File: config.mk
export PLATFORM = sky130hd
export DESIGN_NAME = spi_word_shifter
export DESIGN_NICKNAME = d
export VERILOG_FILES = /design/src/rtl/spi_shift_pkg.sv /design/src/rtl/spi_shift_fifo.sv /design/src/rtl/spi_shift_engine.sv /design/src/rtl/spi_cs_drive.sv /design/src/rtl/spi_word_shifter.sv
export SDC_FILE = /design/constraint.sdc
export NUM_CORES = 1
export LEC_CHECK = 0
export BUFFER_PORTS_ARGS = -buffer_cell sky130_fd_sc_hd__buf_2
export CORE_MARGIN = 3
export CORE_UTILIZATION = 45
export DETAILED_ROUTE_END_ITERATION = 12
export GPL_TIMING_DRIVEN = 0
export PLACE_DENSITY_LB_ADDON = 0.15
export SYNTH_ARGS = -nofsm -noshare
export SYNTH_HDL_FRONTEND = slang
export SYNTH_SLANG_ARGS = --single-unit
File: constraint.sdc
create_clock -name clk -period 7.2 [get_ports clk]
set_input_delay 0.36 -clock clk [delete_from_list [all_inputs] [get_ports clk]]
set_output_delay 0.36 -clock clk [all_outputs]
set_load 0.03 [all_outputs]
File: src/rtl/spi_shift_pkg.sv
package spi_shift_pkg;
  typedef enum logic [2:0] {
    ST_IDLE,
    ST_LOAD,
    ST_SETUP,
    ST_SHIFT,
    ST_TAIL,
    ST_GAP
  } eng_state_t;
endpackage

File: src/rtl/spi_shift_fifo.sv
module spi_shift_fifo #(
  parameter int DATA_W = 32,
  parameter int DEPTH  = 8
) (
  input  logic              clk,
  input  logic              rst,
  input  logic              push,
  input  logic [DATA_W-1:0] push_data,
  output logic              full,
  input  logic              pop,
  output logic [DATA_W-1:0] pop_data,
  output logic              empty
);
  localparam int AW = (DEPTH > 1) ? $clog2(DEPTH) : 1;

  logic [DATA_W-1:0] mem [DEPTH];
  logic [AW-1:0]     wptr, rptr;
  logic [AW:0]       count;
  logic              do_push, do_pop;

  assign full     = (count == (AW+1)'(DEPTH));
  assign empty    = (count == '0);
  assign do_push  = push && !full;
  assign do_pop   = pop && !empty;
  assign pop_data = mem[rptr];

  always_ff @(posedge clk) begin
    if (do_push) mem[wptr] <= push_data;
  end

  always_ff @(posedge clk) begin
    if (rst) begin
      wptr  <= '0;
      rptr  <= '0;
      count <= '0;
    end else begin
      if (do_push) wptr <= (wptr == AW'(DEPTH-1)) ? '0 : wptr + AW'(1);
      if (do_pop)  rptr <= (rptr == AW'(DEPTH-1)) ? '0 : rptr + AW'(1);
      case ({do_push, do_pop})
        2'b10:   count <= count + (AW+1)'(1);
        2'b01:   count <= count - (AW+1)'(1);
        default: count <= count;
      endcase
    end
  end

  assert_full_holds_R10: assert property (@(posedge clk) disable iff (rst)
    (full && push && !pop) |=> (full && $stable(wptr)));

  assert_push_fills_R10: assert property (@(posedge clk) disable iff (rst)
    (push && !full && !pop) |=> !empty);
endmodule

File: src/rtl/spi_shift_engine.sv
module spi_shift_engine
  import spi_shift_pkg::*;
#(
  parameter int DATA_W  = 32,
  parameter int CNT_W   = 16,
  parameter int CLK_DIV = 4
) (
  input  logic                      clk,
  input  logic                      rst,
  input  logic [$clog2(DATA_W)-1:0] cfg_len,
  input  logic                      cfg_idle_high,
  input  logic                      cfg_input_first,
  input  logic                      cfg_loopback,
  input  logic                      cfg_hold_cs,
  input  logic                      cfg_drive_always,
  input  logic                      cfg_tx_en,
  input  logic                      cfg_rx_en,
  input  logic                      start,
  input  logic [CNT_W-1:0]          words,
  input  logic                      tx_empty,
  input  logic [DATA_W-1:0]         tx_word,
  output logic                      tx_pop,
  input  logic                      rx_full,
  output logic                      rx_push,
  output logic [DATA_W-1:0]         rx_word,
  input  logic                      miso,
  output logic                      sck,
  output logic                      mosi,
  output logic                      mosi_oe,
  output logic                      cs_req,
  output logic                      busy,
  output logic                      err_under,
  output logic                      err_over
);
  localparam int LEN_W = $clog2(DATA_W);
  localparam int HALF  = CLK_DIV / 2;
  localparam int HC_W  = (HALF > 1) ? $clog2(HALF) : 1;
  localparam int E_W   = LEN_W + 1;

  eng_state_t        state;
  logic [HC_W-1:0]   hcnt;
  logic [E_W-1:0]    ecnt;
  logic [CNT_W-1:0]  left;
  logic [DATA_W-1:0] tx_sr, rx_sr, rx_next;
  logic              mid, sck_q, oe_q, under_q, over_q;
  logic              half_done, is_sample, is_drive, in_bit, edge_now, word_done;
  logic [E_W-1:0]    last_e;

  assign half_done = (hcnt == HC_W'(HALF - 1));
  assign last_e    = {cfg_len, 1'b1};
  assign is_sample = (ecnt[0] == ~cfg_input_first);
  assign is_drive  = !is_sample && (ecnt != '0) && (ecnt != last_e);
  assign in_bit    = cfg_loopback ? tx_sr[cfg_len] : miso;
  assign edge_now  = (state == ST_SHIFT) && half_done;
  assign word_done = edge_now && (ecnt == last_e);

  always_comb begin
    rx_next = rx_sr;
    if (is_sample) rx_next = {rx_sr[DATA_W-2:0], in_bit};
  end

  assign tx_pop    = (state == ST_LOAD) && cfg_tx_en && !tx_empty;
  assign rx_push   = word_done && cfg_rx_en && !rx_full;
  assign rx_word   = rx_next;
  assign sck       = sck_q;
  assign mosi      = tx_sr[cfg_len];
  assign mosi_oe   = oe_q;
  assign busy      = (state != ST_IDLE);
  assign err_under = under_q;
  assign err_over  = over_q;
  assign cs_req    = (state == ST_SETUP) || (state == ST_SHIFT) || (state == ST_TAIL) ||
                     (cfg_hold_cs && mid && ((state == ST_GAP) || (state == ST_LOAD)));

  always_ff @(posedge clk) begin
    if (rst) begin
      state   <= ST_IDLE;
      hcnt    <= '0;
      ecnt    <= '0;
      left    <= '0;
      tx_sr   <= '0;
      rx_sr   <= '0;
      mid     <= 1'b0;
      sck_q   <= 1'b0;
      oe_q    <= 1'b0;
      under_q <= 1'b0;
      over_q  <= 1'b0;
    end else begin
      oe_q <= cfg_drive_always || (state != ST_IDLE);
      case (state)
        ST_IDLE: begin
          sck_q <= cfg_idle_high;
          mid   <= 1'b0;
          hcnt  <= '0;
          if (start && (words != '0)) begin
            left    <= words;
            under_q <= 1'b0;
            over_q  <= 1'b0;
            state   <= ST_LOAD;
          end
        end
        ST_LOAD: begin
          if (!cfg_tx_en) begin
            tx_sr <= '0;
            rx_sr <= '0;
            hcnt  <= '0;
            state <= ST_SETUP;
          end else if (!tx_empty) begin
            tx_sr <= tx_word;
            rx_sr <= '0;
            hcnt  <= '0;
            state <= ST_SETUP;
          end else begin
            under_q <= 1'b1;
          end
        end
        ST_SETUP: begin
          if (half_done) begin
            hcnt  <= '0;
            ecnt  <= '0;
            state <= ST_SHIFT;
          end else begin
            hcnt <= hcnt + HC_W'(1);
          end
        end
        ST_SHIFT: begin
          if (half_done) begin
            hcnt  <= '0;
            sck_q <= ~sck_q;
            rx_sr <= rx_next;
            if (is_drive) tx_sr <= {tx_sr[DATA_W-2:0], 1'b0};
            if (ecnt == last_e) begin
              left  <= left - CNT_W'(1);
              state <= ST_TAIL;
              if (cfg_rx_en && rx_full) over_q <= 1'b1;
            end else begin
              ecnt <= ecnt + E_W'(1);
            end
          end else begin
            hcnt <= hcnt + HC_W'(1);
          end
        end
        ST_TAIL: begin
          if (half_done) begin
            hcnt <= '0;
            if (left == '0) begin
              state <= ST_IDLE;
            end else begin
              mid   <= 1'b1;
              state <= ST_GAP;
            end
          end else begin
            hcnt <= hcnt + HC_W'(1);
          end
        end
        ST_GAP: begin
          if (half_done) begin
            hcnt  <= '0;
            state <= ST_LOAD;
          end else begin
            hcnt <= hcnt + HC_W'(1);
          end
        end
        default: state <= ST_IDLE;
      endcase
    end
  end

  assert_clock_rests_R1: assert property (@(posedge clk) disable iff (rst)
    (state == ST_TAIL) |-> (sck_q == cfg_idle_high));

  assert_edge_bound_R2: assert property (@(posedge clk) disable iff (rst)
    (state == ST_SHIFT) |-> (ecnt <= last_e));

  assert_stall_no_clock_R9: assert property (@(posedge clk) disable iff (rst)
    (state == ST_LOAD) |=> $stable(sck_q));

  assert_under_flag_R9: assert property (@(posedge clk) disable iff (rst)
    ((state == ST_LOAD) && cfg_tx_en && tx_empty) |=> err_under);

  assert_over_flag_R10: assert property (@(posedge clk) disable iff (rst)
    (word_done && cfg_rx_en && rx_full) |=> err_over);

  assert_oe_active_R8: assert property (@(posedge clk) disable iff (rst)
    (state != ST_IDLE) |=> mosi_oe);
endmodule

File: src/rtl/spi_cs_drive.sv
module spi_cs_drive #(
  parameter int NUM_CS = 4
) (
  input  logic                      clk,
  input  logic                      rst,
  input  logic                      cs_req,
  input  logic                      cfg_force,
  input  logic [$clog2(NUM_CS)-1:0] cfg_sel,
  input  logic                      cfg_pol,
  input  logic                      cfg_drive_always,
  input  logic                      busy,
  output logic [NUM_CS-1:0]         cs_n,
  output logic                      cs_oe
);
  localparam int SEL_W = $clog2(NUM_CS);

  logic assert_now;
  logic oe_q;

  assign assert_now = cs_req || cfg_force;
  assign cs_oe      = oe_q;

  always_ff @(posedge clk) begin
    if (rst) oe_q <= 1'b0;
    else     oe_q <= cfg_drive_always || busy || cfg_force;
  end

  for (genvar i = 0; i < NUM_CS; i++) begin : g_line
    logic line_q;
    logic picked;
    assign picked = (cfg_sel == SEL_W'(i));
    always_ff @(posedge clk) begin
      if (rst)                  line_q <= 1'b1;
      else if (picked && cfg_pol) line_q <= assert_now;
      else                      line_q <= !(picked && assert_now);
    end
    assign cs_n[i] = line_q;
  end

  assert_single_line_R4: assert property (@(posedge clk) disable iff (rst)
    (!cfg_pol && $past(!cfg_pol)) |-> $onehot0(~cs_n));

  assert_forced_line_R6: assert property (@(posedge clk) disable iff (rst)
    ($past(cfg_force) && $stable(cfg_sel) && !cfg_pol && $past(!cfg_pol)) |-> !cs_n[cfg_sel]);
endmodule

File: src/rtl/spi_word_shifter.sv
module spi_word_shifter #(
  parameter int DATA_W   = 32,
  parameter int TX_DEPTH = 8,
  parameter int RX_DEPTH = 4,
  parameter int CLK_DIV  = 4,
  parameter int CNT_W    = 16,
  parameter int NUM_CS   = 4
) (
  input  logic                      clk,
  input  logic                      rst,
  input  logic [$clog2(DATA_W)-1:0] cfg_len,
  input  logic                      cfg_idle_high,
  input  logic                      cfg_input_first,
  input  logic                      cfg_loopback,
  input  logic [$clog2(NUM_CS)-1:0] cfg_cs_sel,
  input  logic                      cfg_cs_active_high,
  input  logic                      cfg_force_cs,
  input  logic                      cfg_hold_cs,
  input  logic                      cfg_drive_always,
  input  logic                      cfg_tx_en,
  input  logic                      cfg_rx_en,
  input  logic                      xfer_start,
  input  logic [CNT_W-1:0]          xfer_words,
  input  logic                      tx_push,
  input  logic [DATA_W-1:0]         tx_data,
  output logic                      tx_full,
  input  logic                      rx_pop,
  output logic [DATA_W-1:0]         rx_data,
  output logic                      rx_valid,
  output logic                      spi_sck,
  output logic                      spi_mosi,
  output logic                      spi_mosi_oe,
  input  logic                      spi_miso,
  output logic [NUM_CS-1:0]         spi_cs_n,
  output logic                      spi_cs_oe,
  output logic                      busy,
  output logic                      err_clk_under,
  output logic                      err_clk_over
);
  logic              tx_empty, tx_pop, rx_full, rx_push, rx_empty, cs_req;
  logic [DATA_W-1:0] tx_word, rx_word;

  assign rx_valid = !rx_empty;

  spi_shift_fifo #(.DATA_W(DATA_W), .DEPTH(TX_DEPTH)) u_tx_q (
    .clk(clk), .rst(rst), .push(tx_push), .push_data(tx_data), .full(tx_full),
    .pop(tx_pop), .pop_data(tx_word), .empty(tx_empty)
  );

  spi_shift_fifo #(.DATA_W(DATA_W), .DEPTH(RX_DEPTH)) u_rx_q (
    .clk(clk), .rst(rst), .push(rx_push), .push_data(rx_word), .full(rx_full),
    .pop(rx_pop), .pop_data(rx_data), .empty(rx_empty)
  );

  spi_shift_engine #(.DATA_W(DATA_W), .CNT_W(CNT_W), .CLK_DIV(CLK_DIV)) u_engine (
    .clk(clk), .rst(rst), .cfg_len(cfg_len), .cfg_idle_high(cfg_idle_high),
    .cfg_input_first(cfg_input_first), .cfg_loopback(cfg_loopback),
    .cfg_hold_cs(cfg_hold_cs), .cfg_drive_always(cfg_drive_always),
    .cfg_tx_en(cfg_tx_en), .cfg_rx_en(cfg_rx_en), .start(xfer_start), .words(xfer_words),
    .tx_empty(tx_empty), .tx_word(tx_word), .tx_pop(tx_pop), .rx_full(rx_full),
    .rx_push(rx_push), .rx_word(rx_word), .miso(spi_miso), .sck(spi_sck),
    .mosi(spi_mosi), .mosi_oe(spi_mosi_oe), .cs_req(cs_req), .busy(busy),
    .err_under(err_clk_under), .err_over(err_clk_over)
  );

  spi_cs_drive #(.NUM_CS(NUM_CS)) u_cs (
    .clk(clk), .rst(rst), .cs_req(cs_req), .cfg_force(cfg_force_cs), .cfg_sel(cfg_cs_sel),
    .cfg_pol(cfg_cs_active_high), .cfg_drive_always(cfg_drive_always), .busy(busy),
    .cs_n(spi_cs_n), .cs_oe(spi_cs_oe)
  );
endmodule

* Word-level counts from Yosys, hierarchy flattened *
Memory sizes are Yosys's and may differ from the RTL's. A register that Yosys moved wholly into a read port is not among the register bits.
Cells that the tools add are included.
W data, S select, Z words.

word-level totals
  register bits = 117
  RAM bits = 384
  input port bits = 70
  output and inout port bits = 45
  logic and storage cells = 205
  memories kept = 2

operators by class
  add/sub/neg operators = 11
  magnitude comparators = 1
  equal/unequal tests = 34
  multiplexer cells = 66
  bitwise operators = 2
  reduce and logical (&&, ||, !) cells = 67

memories
  memory      depth  width  rd ports  clocked after memory_dff  write ports  RTL line              text
  u_tx_q.mem  8      32     1         1                         1            spi_shift_fifo.sv:16  logic [DATA_W-1:0] mem [DEPTH];
  u_rx_q.mem  4      32     1         1                         1            spi_shift_fifo.sv:16

operator list
  kind                     number
  $mux W32                 8
  $pmux W32 S2             2
  $mux W16                 3
  $mux W3                  13
  $pmux W16 S2             1
  $logic_and A1 B1 Y1      24
  $mux W1                  22
  $mux W6                  3
  $pmux W3 S6              1
  $logic_not A16 Y1        1
  $reduce_and A4 Y1        4
  $reduce_bool A16 Y1      1
  $sub A16 B1 Y16 const B  1
  $eq A3 B3 Y1 const B     5
  $ne A2 B1 Y1 const B     7
  $reduce_bool A2 Y1       7
  $eq A2 B2 Y1 const B     6
  $pmux W6 S2              1
  $ne A2 B2 Y1 const B     5
  $add A3 B1 Y3 const B    3
  $logic_not A1 Y1         9
  $mux W2                  4
  $pmux W1 S2              4
  $pmux W4 S2              1
  30 further kinds         45

* Longest topological paths before layout *
  word-level depth = 8
  gate-level depth with buffers = 13
  mapped depth without buffers = 11

* Hierarchy *
Synthesis repeated with hierarchy kept, for this count alone.

unflattened totals
  cell total of the unflattened synthesis = 1,395
  area, all modules = 20,970.1 um^2

by module, submodules not included
  module                   times used  cells an instance  area an instance (um^2)  seq. area each (um^2)
  spi_shift_fifo (u_tx_q)  1           449                10,451.3                 7,947.6
  spi_shift_engine         1           705                5,217.5                  1,901.8
  spi_shift_fifo (u_rx_q)  1           221                5,102.4                  4,023.9
  spi_cs_drive             1           19                 195.2                    100.1
  spi_word_shifter         1           1                  3.8                      0.0

* Least setup slack after synthesis *
OpenSTA, ideal clock, no wires.

  path kind = reg2reg
  start point = register u_tx_q.count[0]
  end point = memory u_tx_q.mem[0][0], enable pin
  arrival time = 3,827 ps
  required time = 6,698 ps
  setup slack = 2,871 ps
  cell stages (with the launch flop) = 5
  path through = dfxtp_1 -> nor3_1 -> nand2_1 -> nand2_1 -> nor4_1

on the way
  word-level cells in the longest chain between the ends = 5

RTL lines
  what                           RTL line              text
  from (decl)                    spi_shift_fifo.sv:18  logic [AW:0] count;
  from (signal assigned)         spi_shift_fifo.sv:40  2'b10: count <= count + (AW+1)'(1);
  from (signal assigned)         spi_shift_fifo.sv:41  2'b01: count <= count - (AW+1)'(1);
  from (signal assigned)         spi_shift_fifo.sv:42  default: count <= count;
  $eq A4 B4 Y1                   spi_shift_fifo.sv:21  assign full = (count == (AW+1)'(DEPTH));
  $logic_not A1 Y1               spi_shift_fifo.sv:23  assign do_push = push && !full;
  $logic_and A1 B1 Y1            spi_shift_fifo.sv:23
  $mux W1                        spi_shift_fifo.sv:28  if (do_push) mem[wptr] <= push_data;
  $mux W1 (not written as such)  spi_shift_fifo.sv:28
  to (decl)                      spi_shift_fifo.sv:16

No other way between the ends.

==> qor.csv <==
stage;metric;value;unit
synth;most common cell in the netlist;edfxtp_1;
finish;layout cell share with drive strength beyond 1;24.6;%
synth;Mapped Avg Cell Area;15.1;um2
critical_path;crit path max fanout;10;
critical_path;critical path type;reg2out;
die;Rows;77;
synth;Synth top cells by count;edfxtp_1 (384), nand2_1 (144), dfxtp_1 (122);
critical_path;CP most frequent cell;buf_2;
sta;Max Slew Vio Count;0;
run;max-cap viol count;0;
place;Buffers on Ports;113;
finish;Synth-to-Final Area Change;17.0;%
power_and_ir_drop;power per cell area;296;nW/um2
synth;Mapped Cells;1364;
finish;Multi-input gate area;6160;um2
clock_network;clock-pin slew on the worst setup and hold paths;0.06;ns
synth;Async S/R FF share, synth;0;%
drt;DRT iter0 DRCs;916;
synth;area share of the largest cell type after synthesis;56.1;%
clock_network;TritonCTS Sinks;506;
synth;number of enable flip-flop cells after synthesis;384;
die;Core ar.;44600;um2
critical_path;worst-path cell chain;clkbuf_1 > buf_2 > mux4_2 > buf_2;
outcome;status;finished, final reports clean;
critical_path;Critical Path End Type;output port;
power_and_ir_drop;peak supply drop;194;uV
place;post-DP HPWL;31.1;mm
critical_path;WP data required;6.84;ns
grt;first-pass GRT wire length;72.9;mm
drt;vias;12221;
critical_path;flop-to-flop setup slack;4.44;ns
sta;worst slew pin tran;1.00;ns
die;DIE AREA;48200;um2
critical_path;startpoint types;flip-flop;
grt;largest net degree at the start of global routing;33;
clock_network;H-tree lvl count;2;
die;initial core utilization;46.0;%
grt;vias in the first global route;12310;
sta;headroom to the max-slew limit;33.3;%
drt;ANT nets after route;0;
synth;yosys warns;0;
synth;sequential share of the synthesized area;68.0;%
grt;initial antenna violation count;4;
synth;Cell Area, Synth;20500;um2
synth;Main synth FF type;edfxtp_1;
grt;gr usage total;19.6;%
sta;Worst Skew;0.0156;ns
clock_network;clock latency on the worst-skew pair;0.59;ns
grt;grt total ovfl;0;
synth;Synth Net Count;1456;
clock_network;CTS Buf Count;53;
critical_path;Critical Path AT;2.42;ns
place;DP Cell Count;2095;
clock_network;Clock Path Buffers;3;
sta;WHS;0.0350;ns
synth;post-synth top area cell;edfxtp_1;
sta;crit path time final;2.78;ns
sta;Hold Fails Final Rpt;0;
sta;final setup violation count;0;
min_path;hold path start;tx_data[29];
sta;fmax;360;MHz
finish;final non-filler cell total;2200;
critical_path;CP max stage cell;mux4_2;
critical_path;Worst R2R Start;u_engine.ecnt[2];
drt;DRC;0;
synth;#FFs+latches synth;506;
synth;largest cells by area after synthesis;edfxtp_1 (56%), dfxtp_1 (12%), mux4_2 (11%);
drt;vias per cell;5.56;
clock_network;CTS tree;built;
min_path;worst min path class;in2reg;
die;Die Y;220;um
synth;Synth cell types;58;
power_and_ir_drop;leakage;7.91;nW
finish;Final Net Count;1655;
drt;DR WL/cell;21.1;um
clock_network;clk root buf;clkbuf_16;
die;IO Pins;115;
drt;number of detailed-route iterations in the first pass;5;
sta;Final Cycle Share;38.6;%
finish;# fillers;3660;
sta;RSZ-0062 raised after global routing;no;
finish;Reg area;14000;um2
die;horizontal die dimension;220;um
drt;Routed WL;46.5;mm
critical_path;CP peak stage delay;0.61;ns
place;routability cong.;0.852;
## cell type report
type	count	share of cell area, %
timing repair buffer	144	3.92
clock inverter	30	1.27
antenna	1	0.0104
inverter	24	0.375
multi-input combinational	749	25.7
tap	592	3.08
sequential	506	58.2
buffer	85	1.52
clock buffer	69	5.99
## power by group
group | switching (mW) | total (mW) | internal [mW] | leakage (nW)
sequential | 0.101 | 3.36 | 3.26 | 4.26
clock | 1.11 | 2.73 | 1.62 | 0.852
combinational | 0.629 | 1.01 | 0.381 | 2.80
## registers in the layout, summed over array words and instances (netlist names), named ones only
| name | count |
|---|---|
| u_cs.g_line.line_q | 4 |
| u_engine.state | 3 |
| u_engine.rx_sr | 32 |
| u_rx_q.count | 3 |
| u_engine.sck | 1 |
| u_engine.half_done | 1 |
| u_engine.left | 16 |
| u_tx_q.wptr | 3 |
| u_engine.err_over | 1 |
| u_engine.mid | 1 |
| u_engine.err_under | 1 |
| u_rx_q.mem | 128 |
| u_engine.mosi_oe | 1 |
| u_rx_q.wptr | 2 |
| u_tx_q.mem | 256 |
| u_tx_q.count | 4 |
| u_tx_q.rptr | 3 |
| u_engine.tx_sr | 32 |
| u_engine.ecnt | 6 |
| u_rx_q.rptr | 2 |
| u_cs.cs_oe | 1 |
## cells by family after synthesis
kind of cell	share of synthesized area (%)
buf+inv	2.22
xor+xnor	0.725
fa+ha+maj	1.41
flops	68.0
compound gates	5.61
mux	13.3
simple gates	8.75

----------------

From the records above, print exactly the lines that run from the line with "combinational | 0.629 | 1.01 | 0.381 | 2.80" to the line with "u_rx_q.count | 3 |", inclusive.

combinational | 0.629 | 1.01 | 0.381 | 2.80
## registers in the layout, summed over array words and instances (netlist names), named ones only
| name | count |
|---|---|
| u_cs.g_line.line_q | 4 |
| u_engine.state | 3 |
| u_engine.rx_sr | 32 |
| u_rx_q.count | 3 |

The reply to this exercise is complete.